Abstract

Signal loss observed in the brain by MRI following the administration of ultrasmall superparamagnetic particles of iron oxide (USPIO) has been correlated with immune cell activity in inflammatory areas during multiple sclerosis. Uptake of USPIO by circulating monocytes and their migration towards inflammatory areas have been considered as the most important mechanism for USPIO uptake by the brain parenchyma. However, the involvement of a damaged blood-brain barrier is also debated as a possible mechanism for cerebral USPIO uptake. Compared with these uptake-associated issues, little is known about the clearance of USPIO from the brain. The acute uptake and chronic clearance of USPIO in the brain were therefore studied with MRI in an animal model of multiple sclerosis. Lewis Hannover rats with acute experimental autoimmune encephalomyelitis received a single intravenous injection of USPIO (300 µmol Fe/kg), and repetitive MRI of the brain and cervical lymph nodes, a possible drainage pathway, was performed. USPIO were detected in the brain within 1 h after injection independent of the severity of experimental autoimmune encephalomyelitis, and histological analysis revealed extracellular iron clusters colocalising with a leaky blood-brain barrier. Loss of signal was not present 72 h after USPIO injection, irrespective of the disease state. MR images of cervical lymph nodes showed USPIO accumulation at 24 h after administration, which stabilised at 72 h. Histological analyses revealed that USPIO accumulated in infiltrated macrophages in the medulla and subcapsular sinus.
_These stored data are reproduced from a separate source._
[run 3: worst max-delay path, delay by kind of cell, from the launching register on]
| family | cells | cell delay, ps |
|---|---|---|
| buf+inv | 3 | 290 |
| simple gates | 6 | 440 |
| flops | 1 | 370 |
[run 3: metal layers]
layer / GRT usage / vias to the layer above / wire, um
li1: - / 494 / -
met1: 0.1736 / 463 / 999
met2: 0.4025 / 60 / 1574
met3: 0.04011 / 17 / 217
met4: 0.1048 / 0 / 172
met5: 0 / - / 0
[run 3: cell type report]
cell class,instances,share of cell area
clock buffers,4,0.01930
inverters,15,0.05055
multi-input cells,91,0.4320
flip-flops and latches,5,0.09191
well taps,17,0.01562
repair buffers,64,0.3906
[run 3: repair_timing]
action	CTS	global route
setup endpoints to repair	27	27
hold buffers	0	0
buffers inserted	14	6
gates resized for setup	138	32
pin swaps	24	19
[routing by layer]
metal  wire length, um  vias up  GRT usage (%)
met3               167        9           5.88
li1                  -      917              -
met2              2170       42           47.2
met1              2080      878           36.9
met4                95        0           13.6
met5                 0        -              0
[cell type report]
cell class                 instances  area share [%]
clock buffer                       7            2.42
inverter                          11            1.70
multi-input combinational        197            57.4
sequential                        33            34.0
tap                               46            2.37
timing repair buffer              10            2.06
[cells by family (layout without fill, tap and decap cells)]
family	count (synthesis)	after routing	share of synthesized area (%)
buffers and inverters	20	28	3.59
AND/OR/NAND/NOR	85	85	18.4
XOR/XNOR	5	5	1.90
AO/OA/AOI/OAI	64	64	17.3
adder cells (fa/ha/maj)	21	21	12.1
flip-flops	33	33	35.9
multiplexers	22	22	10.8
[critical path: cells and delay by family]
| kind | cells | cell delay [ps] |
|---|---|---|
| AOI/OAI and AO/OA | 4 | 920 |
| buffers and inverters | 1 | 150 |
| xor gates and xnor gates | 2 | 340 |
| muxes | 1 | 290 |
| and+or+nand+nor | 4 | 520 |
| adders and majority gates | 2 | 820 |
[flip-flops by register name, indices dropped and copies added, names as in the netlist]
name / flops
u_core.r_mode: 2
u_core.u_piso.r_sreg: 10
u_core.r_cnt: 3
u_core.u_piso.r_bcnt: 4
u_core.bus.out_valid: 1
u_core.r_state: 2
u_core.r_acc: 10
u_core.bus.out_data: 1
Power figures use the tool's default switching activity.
===== config.mk =====
export PLATFORM = sky130hd
export DESIGN_NAME = nonce_search_ctrl
export DESIGN_NICKNAME = d
export VERILOG_FILES = /design/src/rtl/nonce_search_ctrl.sv
export SDC_FILE = /design/constraint.sdc
export NUM_CORES = 1
export LEC_CHECK = 0
export ABC_CLOCK_PERIOD_IN_PS = 3500
export BUFFER_PORTS_ARGS = -buffer_cell sky130_fd_sc_hd__buf_4
export CAP_MARGIN = 15
export CORE_MARGIN = 2
export CORE_UTILIZATION = 48
export CTS_CLUSTER_SIZE = 25
export DETAILED_ROUTE_END_ITERATION = 16
export GPL_TIMING_DRIVEN = 1
export HOLD_SLACK_MARGIN = 0.12
export PLACE_DENSITY = 0.77
export SLEW_MARGIN = 20
export SYNTH_ARGS = -nofsm -noshare
export SYNTH_HDL_FRONTEND = slang
export SYNTH_SLANG_ARGS = --single-unit

===== constraint.sdc =====
create_clock -name clk -period 3.5 [get_ports clk]
set_input_delay 0.175 -clock clk [delete_from_list [all_inputs] [get_ports clk]]
set_output_delay 0.175 -clock clk [all_outputs]
set_load 0.01 [all_outputs]
==> config.mk <==
export PLATFORM = sky130hd
export DESIGN_NAME = d_frame_assembler_flat
export DESIGN_NICKNAME = d
export VERILOG_FILES = /design/src/rtl/d_frame_assembler_pkg.sv /design/src/rtl/d_frame_assembler_if.sv /design/src/rtl/d_frame_slot_reg.sv /design/src/rtl/d_frame_assembler.sv /design/src/flat_wrapper.sv
export SDC_FILE = /design/constraint.sdc
export NUM_CORES = 1
export LEC_CHECK = 0
export CORE_MARGIN = 5
export CORE_UTILIZATION = 28
export DETAILED_ROUTE_END_ITERATION = 16
export SLEW_MARGIN = 10
export SYNTH_ARGS = -nofsm -noshare
export SYNTH_HDL_FRONTEND = slang
export SYNTH_SLANG_ARGS = --single-unit
export TNS_END_PERCENT = 1
==> constraint.sdc <==
create_clock -name clk -period 1.6 [get_ports clk]
set_input_delay 0.48 -clock clk [delete_from_list [all_inputs] [get_ports clk]]
set_output_delay 0.48 -clock clk [all_outputs]
set_load 0.005 [all_outputs]
==> src/rtl/d_frame_assembler_pkg.sv <==
// Shared types for the d-beat frame assembler: beat type, FSM state codes, frame struct.
// Latency: n/a (types and constants only).
// Backpressure: n/a.
package d_frame_assembler_pkg;

   localparam int C_ANOTHER_SIZE = 10;   // beats per full frame
   localparam int D_SIZE         = 3;    // bits per beat

   typedef logic [D_SIZE-1:0] dT;

   typedef struct packed {
      dT d;
   } dSt;

   typedef enum logic [3:0] {
      CS_IDLE    = 4'h0,
      CS_COLLECT = 4'h1,
      CS_EMIT    = 4'h2
   } cStateT;

   localparam cStateT ST_IDLE    = CS_IDLE;
   localparam cStateT ST_COLLECT = CS_COLLECT;
   localparam cStateT ST_EMIT    = CS_EMIT;

   // Beat i of frm_data sits at bits [i*D_SIZE +: D_SIZE], matching the flat frame bus.
   typedef struct packed {
      dT                        frm_parity;
      logic [3:0]               frm_count;
      dT [C_ANOTHER_SIZE-1:0]   frm_data;
   } frmSt;

   // Running parity is a plain bitwise XOR; no carry between bits.
   function automatic dT par_step(dT acc, dT beat);
      return acc ^ beat;
   endfunction

endpackage

==> src/rtl/d_frame_assembler_if.sv <==
// Beat-in / frame-out bus bundle for the frame assembler.
// Latency: n/a (wires only).
// Backpressure: d_ready throttles beats, frm_ready holds a pending frame.
// Ports: master = environment side (drives beats, flush, frm_ready);
//        slave  = assembler side (drives d_ready and the frame outputs).
interface d_frame_assembler_if
   import d_frame_assembler_pkg::*;
#(
   parameter int FRAME_LEN = C_ANOTHER_SIZE,
   parameter int D_W       = D_SIZE,
   parameter int CNT_W     = 4
) ();

   logic                    d_valid;
   logic [D_W-1:0]          d_data;
   logic                    d_ready;
   logic                    flush;
   logic                    frm_valid;
   logic [FRAME_LEN*D_W-1:0] frm_data;
   logic [CNT_W-1:0]        frm_count;
   logic [D_W-1:0]          frm_parity;
   logic                    frm_ready;

   modport master (
      output d_valid, d_data, flush, frm_ready,
      input  d_ready, frm_valid, frm_data, frm_count, frm_parity
   );

   modport slave (
      input  d_valid, d_data, flush, frm_ready,
      output d_ready, frm_valid, frm_data, frm_count, frm_parity
   );

endinterface

==> src/rtl/d_frame_slot_reg.sv <==
// Slot array for one frame: writes a beat into the slot chosen by idx_i, clears all slots.
// Latency: write visible on slots_o one cycle after load_i.
// Backpressure: none; caller gates load_i/clear_i.
// Ports: load_i/idx_i/dat_i write one slot, clear_i zeroes every slot (wins over load_i),
//        slots_o is the flat frame with slot i at [i*D_W +: D_W].
module d_frame_slot_reg #(
   parameter int N     = 10,
   parameter int D_W   = 3,
   parameter int IDX_W = 4
) (
   input  logic               clk,
   input  logic               rst_n,
   input  logic               load_i,
   input  logic               clear_i,
   input  logic [IDX_W-1:0]   idx_i,
   input  logic [D_W-1:0]     dat_i,
   output logic [N*D_W-1:0]   slots_o
);

   logic [N*D_W-1:0] slots_q;

   always_ff @(posedge clk or negedge rst_n) begin
      if (!rst_n) begin
         slots_q <= '0;
      end else if (clear_i) begin
         slots_q <= '0;
      end else if (load_i) begin
         for (int i = 0; i < N; i++) begin
            if (idx_i == IDX_W'(i)) begin
               slots_q[i*D_W +: D_W] <= dat_i;
            end
         end
      end
   end

   assign slots_o = slots_q;

endmodule

==> src/rtl/d_frame_assembler.sv <==
// Packs a run of D_W-bit beats into one frame with beat count and XOR parity; flush closes early.
// Latency: frame valid one cycle after the last beat (or flush) is accepted.
// Backpressure: d_ready drops while a frame is pending; frame held until frm_ready.
// Ports: clk, rst_n (async active-low); bus (slave modport) carries beat input,
//        flush and the frame handshake; state exposes the FSM code for debug.
module d_frame_assembler
   import d_frame_assembler_pkg::*;
#(
   parameter int FRAME_LEN = C_ANOTHER_SIZE,
   parameter int D_W       = D_SIZE,
   parameter int CNT_W     = 4
) (
   input  logic                 clk,
   input  logic                 rst_n,
   d_frame_assembler_if.slave   bus,
   output cStateT               state
);

   generate
      if (FRAME_LEN < 1 || FRAME_LEN > 15 || FRAME_LEN >= (1 << CNT_W)) begin : g_bad_len
         $error("d_frame_assembler: FRAME_LEN out of range for CNT_W");
      end
   endgenerate

   localparam logic [CNT_W-1:0] FL_CNT = CNT_W'(FRAME_LEN);

   cStateT            state_q;
   logic [CNT_W-1:0]  cnt_q;
   logic [D_W-1:0]    par_q;
   logic              frm_vld_q;
   logic              d_rdy_q;

   logic              accept;
   logic              clear;
   logic [CNT_W-1:0]  cnt_inc;
   logic [D_W-1:0]    beat_dat;
   logic [D_W-1:0]    par_nxt;
   logic [FRAME_LEN*D_W-1:0] slots;

   assign beat_dat = bus.d_data;
   // d_ready is a register, so acceptance never depends on frm_ready in the same cycle.
   assign accept   = bus.d_valid && d_rdy_q;
   assign cnt_inc  = cnt_q + 1'b1;
   assign par_nxt  = par_q ^ beat_dat;
   // Slots clear on the frame handshake, and on any illegal state code as a recovery.
   assign clear    = ((state_q == ST_EMIT) && bus.frm_ready) ||
                     ((state_q != ST_IDLE) && (state_q != ST_COLLECT) && (state_q != ST_EMIT));

   always_ff @(posedge clk or negedge rst_n) begin
      if (!rst_n) begin
         state_q   <= ST_IDLE;
         cnt_q     <= '0;
         par_q     <= '0;
         frm_vld_q <= 1'b0;
         d_rdy_q   <= 1'b0;
      end else begin
         case (state_q)
            ST_IDLE: begin
               d_rdy_q <= 1'b1;
               // A lone flush has nothing to close, so it is dropped here.
               if (accept) begin
                  cnt_q <= cnt_inc;
                  par_q <= par_nxt;
                  if ((FRAME_LEN == 1) || bus.flush) begin
                     state_q   <= ST_EMIT;
                     frm_vld_q <= 1'b1;
                     d_rdy_q   <= 1'b0;
                  end else begin
                     state_q <= ST_COLLECT;
                  end
               end
            end
            ST_COLLECT: begin
               d_rdy_q <= 1'b1;
               if (accept) begin
                  cnt_q <= cnt_inc;
                  par_q <= par_nxt;
               end
               // A beat arriving alongside flush is part of the closed frame.
               if ((accept && (cnt_inc == FL_CNT)) || bus.flush) begin
                  state_q   <= ST_EMIT;
                  frm_vld_q <= 1'b1;
                  d_rdy_q   <= 1'b0;
               end
            end
            ST_EMIT: begin
               if (bus.frm_ready) begin
                  state_q   <= ST_IDLE;
                  cnt_q     <= '0;
                  par_q     <= '0;
                  frm_vld_q <= 1'b0;
                  d_rdy_q   <= 1'b1;
               end
            end
            default: begin
               state_q   <= ST_IDLE;
               cnt_q     <= '0;
               par_q     <= '0;
               frm_vld_q <= 1'b0;
               d_rdy_q   <= 1'b1;
            end
         endcase
      end
   end

   d_frame_slot_reg #(
      .N     (FRAME_LEN),
      .D_W   (D_W),
      .IDX_W (CNT_W)
   ) u_slots (
      .clk     (clk),
      .rst_n   (rst_n),
      .load_i  (accept),
      .clear_i (clear),
      .idx_i   (cnt_q),
      .dat_i   (beat_dat),
      .slots_o (slots)
   );

   assign bus.d_ready    = d_rdy_q;
   assign bus.frm_valid  = frm_vld_q;
   assign bus.frm_data   = slots;
   assign bus.frm_count  = cnt_q;
   assign bus.frm_parity = par_q;
   assign state          = state_q;

endmodule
The current study demonstrates that USPIO enter the central nervous system directly after administration, pointing to the involvement of a damaged blood-brain barrier in the appearance of USPIO-associated MR abnormalities. Furthermore, a possible role of the cervical lymph nodes as a drainage pathway of USPIO is suggested. These data shed new light on the use of USPIO in neuroinflammatory diseases, identifying USPIO as a marker for both cellular infiltration and blood-brain barrier damage.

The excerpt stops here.